For the material that follows, return exactly the lines from the one with "export IMPL_drt_iter0_drc=175" through the one with "export IMPL_area_growth_syn_to_layout_pct=28.5", both ends included.
[Data for this exercise Boundary: Start]
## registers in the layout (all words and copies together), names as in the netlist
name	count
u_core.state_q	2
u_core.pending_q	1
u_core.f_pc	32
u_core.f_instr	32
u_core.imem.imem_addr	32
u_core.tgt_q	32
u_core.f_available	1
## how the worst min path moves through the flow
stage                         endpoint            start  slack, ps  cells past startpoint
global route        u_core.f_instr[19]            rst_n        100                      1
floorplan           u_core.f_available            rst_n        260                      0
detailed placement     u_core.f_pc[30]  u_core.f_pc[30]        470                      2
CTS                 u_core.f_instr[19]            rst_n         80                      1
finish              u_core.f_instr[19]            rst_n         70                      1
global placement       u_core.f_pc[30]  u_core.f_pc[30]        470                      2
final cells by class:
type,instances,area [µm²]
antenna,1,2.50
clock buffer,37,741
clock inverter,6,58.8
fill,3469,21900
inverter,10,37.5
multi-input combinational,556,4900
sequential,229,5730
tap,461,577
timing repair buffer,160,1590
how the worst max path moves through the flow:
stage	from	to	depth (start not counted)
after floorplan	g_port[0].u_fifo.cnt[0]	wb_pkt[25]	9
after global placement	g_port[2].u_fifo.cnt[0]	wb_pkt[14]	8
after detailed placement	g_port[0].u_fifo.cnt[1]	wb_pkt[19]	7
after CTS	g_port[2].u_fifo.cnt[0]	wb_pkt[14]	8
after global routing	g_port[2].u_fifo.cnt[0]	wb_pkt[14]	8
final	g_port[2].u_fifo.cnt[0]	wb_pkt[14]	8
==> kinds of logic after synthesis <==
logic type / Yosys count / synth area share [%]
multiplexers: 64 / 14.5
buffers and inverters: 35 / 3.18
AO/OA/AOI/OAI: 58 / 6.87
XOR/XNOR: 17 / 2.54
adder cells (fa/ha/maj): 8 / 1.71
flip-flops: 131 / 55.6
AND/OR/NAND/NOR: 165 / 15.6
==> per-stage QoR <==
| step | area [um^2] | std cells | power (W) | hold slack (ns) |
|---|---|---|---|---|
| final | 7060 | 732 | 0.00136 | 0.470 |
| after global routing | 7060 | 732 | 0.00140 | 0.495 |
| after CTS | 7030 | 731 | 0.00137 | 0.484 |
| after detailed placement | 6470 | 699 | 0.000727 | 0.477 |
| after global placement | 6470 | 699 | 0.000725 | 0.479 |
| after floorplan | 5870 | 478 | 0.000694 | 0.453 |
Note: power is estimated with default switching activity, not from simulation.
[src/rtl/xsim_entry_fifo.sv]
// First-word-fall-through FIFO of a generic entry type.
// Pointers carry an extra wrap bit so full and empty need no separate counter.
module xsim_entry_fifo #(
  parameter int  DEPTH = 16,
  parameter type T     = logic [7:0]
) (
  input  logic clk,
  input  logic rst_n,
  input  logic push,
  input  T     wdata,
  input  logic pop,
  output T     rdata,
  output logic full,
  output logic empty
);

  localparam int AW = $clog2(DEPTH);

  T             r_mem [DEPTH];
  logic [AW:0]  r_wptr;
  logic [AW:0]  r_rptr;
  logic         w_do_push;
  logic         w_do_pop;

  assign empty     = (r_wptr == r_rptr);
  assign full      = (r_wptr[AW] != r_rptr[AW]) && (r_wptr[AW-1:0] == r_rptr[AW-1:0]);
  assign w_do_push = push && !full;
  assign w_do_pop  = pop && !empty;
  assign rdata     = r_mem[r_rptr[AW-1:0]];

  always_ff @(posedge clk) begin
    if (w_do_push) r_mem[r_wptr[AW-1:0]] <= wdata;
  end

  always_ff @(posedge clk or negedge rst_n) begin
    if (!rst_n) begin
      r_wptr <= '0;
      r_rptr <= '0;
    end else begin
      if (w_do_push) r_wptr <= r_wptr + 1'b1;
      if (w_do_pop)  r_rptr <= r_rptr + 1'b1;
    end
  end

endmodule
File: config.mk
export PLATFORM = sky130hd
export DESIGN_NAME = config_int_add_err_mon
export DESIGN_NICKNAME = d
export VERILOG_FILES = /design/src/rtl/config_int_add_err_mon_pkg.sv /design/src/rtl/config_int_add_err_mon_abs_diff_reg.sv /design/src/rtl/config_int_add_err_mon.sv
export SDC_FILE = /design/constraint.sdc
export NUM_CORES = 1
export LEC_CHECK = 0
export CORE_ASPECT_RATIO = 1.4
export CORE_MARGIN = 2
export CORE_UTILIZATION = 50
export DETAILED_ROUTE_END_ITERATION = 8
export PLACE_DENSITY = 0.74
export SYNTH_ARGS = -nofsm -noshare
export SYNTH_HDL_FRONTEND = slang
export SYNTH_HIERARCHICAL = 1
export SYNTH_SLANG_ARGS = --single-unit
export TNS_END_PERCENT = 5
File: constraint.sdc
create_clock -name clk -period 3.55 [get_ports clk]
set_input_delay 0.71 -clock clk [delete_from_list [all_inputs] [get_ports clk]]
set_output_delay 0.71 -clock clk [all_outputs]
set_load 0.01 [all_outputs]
[Data for this exercise Boundary: End]
[Data for this exercise Boundary: Start]
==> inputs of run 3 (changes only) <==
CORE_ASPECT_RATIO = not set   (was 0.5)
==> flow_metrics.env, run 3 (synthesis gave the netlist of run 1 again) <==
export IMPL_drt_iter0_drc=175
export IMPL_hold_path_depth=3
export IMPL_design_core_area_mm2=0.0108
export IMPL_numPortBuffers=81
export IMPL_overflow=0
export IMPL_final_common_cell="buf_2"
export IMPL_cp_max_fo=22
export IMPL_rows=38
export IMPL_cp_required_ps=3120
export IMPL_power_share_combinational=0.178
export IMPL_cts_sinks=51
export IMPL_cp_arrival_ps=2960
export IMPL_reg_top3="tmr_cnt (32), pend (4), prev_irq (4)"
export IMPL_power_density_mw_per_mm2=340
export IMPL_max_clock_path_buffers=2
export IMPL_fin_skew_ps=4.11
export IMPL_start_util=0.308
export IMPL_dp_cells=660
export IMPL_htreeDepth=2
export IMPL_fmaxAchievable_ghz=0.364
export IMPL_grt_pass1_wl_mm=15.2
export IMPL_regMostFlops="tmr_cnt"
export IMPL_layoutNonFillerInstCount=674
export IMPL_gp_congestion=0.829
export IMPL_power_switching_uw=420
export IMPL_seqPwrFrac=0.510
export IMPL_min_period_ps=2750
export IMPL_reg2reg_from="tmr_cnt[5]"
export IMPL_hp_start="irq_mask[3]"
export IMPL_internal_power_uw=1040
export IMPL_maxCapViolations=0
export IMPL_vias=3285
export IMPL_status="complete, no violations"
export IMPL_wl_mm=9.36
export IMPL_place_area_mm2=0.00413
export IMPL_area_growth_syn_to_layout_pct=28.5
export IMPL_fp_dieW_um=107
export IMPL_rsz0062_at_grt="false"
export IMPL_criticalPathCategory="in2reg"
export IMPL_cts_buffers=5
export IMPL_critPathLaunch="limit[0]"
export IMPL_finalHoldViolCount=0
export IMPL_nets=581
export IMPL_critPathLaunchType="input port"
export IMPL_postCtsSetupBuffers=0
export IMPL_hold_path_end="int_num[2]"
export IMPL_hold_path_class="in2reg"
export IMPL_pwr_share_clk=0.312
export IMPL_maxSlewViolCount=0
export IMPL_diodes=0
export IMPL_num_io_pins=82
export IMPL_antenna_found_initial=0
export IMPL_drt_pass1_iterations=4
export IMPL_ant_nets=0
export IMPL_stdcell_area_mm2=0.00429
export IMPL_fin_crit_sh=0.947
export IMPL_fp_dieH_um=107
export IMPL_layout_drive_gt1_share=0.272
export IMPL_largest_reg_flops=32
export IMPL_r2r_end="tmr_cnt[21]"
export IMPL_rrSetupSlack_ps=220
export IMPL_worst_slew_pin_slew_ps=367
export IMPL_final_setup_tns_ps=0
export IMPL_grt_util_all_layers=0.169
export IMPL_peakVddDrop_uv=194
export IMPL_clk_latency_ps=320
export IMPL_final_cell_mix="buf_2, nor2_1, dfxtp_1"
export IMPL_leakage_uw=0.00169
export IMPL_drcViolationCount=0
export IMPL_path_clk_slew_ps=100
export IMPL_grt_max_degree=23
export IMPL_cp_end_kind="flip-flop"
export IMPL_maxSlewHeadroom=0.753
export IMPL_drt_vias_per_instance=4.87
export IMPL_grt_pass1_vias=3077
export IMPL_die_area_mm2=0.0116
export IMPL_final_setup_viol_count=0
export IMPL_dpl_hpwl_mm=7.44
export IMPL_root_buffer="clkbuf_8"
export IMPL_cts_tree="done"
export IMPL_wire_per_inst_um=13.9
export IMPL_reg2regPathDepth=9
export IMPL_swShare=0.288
[Data for this exercise Boundary: End]
* _Task result_
export IMPL_drt_iter0_drc=175
export IMPL_hold_path_depth=3
export IMPL_design_core_area_mm2=0.0108
export IMPL_numPortBuffers=81
export IMPL_overflow=0
export IMPL_final_common_cell="buf_2"
export IMPL_cp_max_fo=22
export IMPL_rows=38
export IMPL_cp_required_ps=3120
export IMPL_power_share_combinational=0.178
export IMPL_cts_sinks=51
export IMPL_cp_arrival_ps=2960
export IMPL_reg_top3="tmr_cnt (32), pend (4), prev_irq (4)"
export IMPL_power_density_mw_per_mm2=340
export IMPL_max_clock_path_buffers=2
export IMPL_fin_skew_ps=4.11
export IMPL_start_util=0.308
export IMPL_dp_cells=660
export IMPL_htreeDepth=2
export IMPL_fmaxAchievable_ghz=0.364
export IMPL_grt_pass1_wl_mm=15.2
export IMPL_regMostFlops="tmr_cnt"
export IMPL_layoutNonFillerInstCount=674
export IMPL_gp_congestion=0.829
export IMPL_power_switching_uw=420
export IMPL_seqPwrFrac=0.510
export IMPL_min_period_ps=2750
export IMPL_reg2reg_from="tmr_cnt[5]"
export IMPL_hp_start="irq_mask[3]"
export IMPL_internal_power_uw=1040
export IMPL_maxCapViolations=0
export IMPL_vias=3285
export IMPL_status="complete, no violations"
export IMPL_wl_mm=9.36
export IMPL_place_area_mm2=0.00413
export IMPL_area_growth_syn_to_layout_pct=28.5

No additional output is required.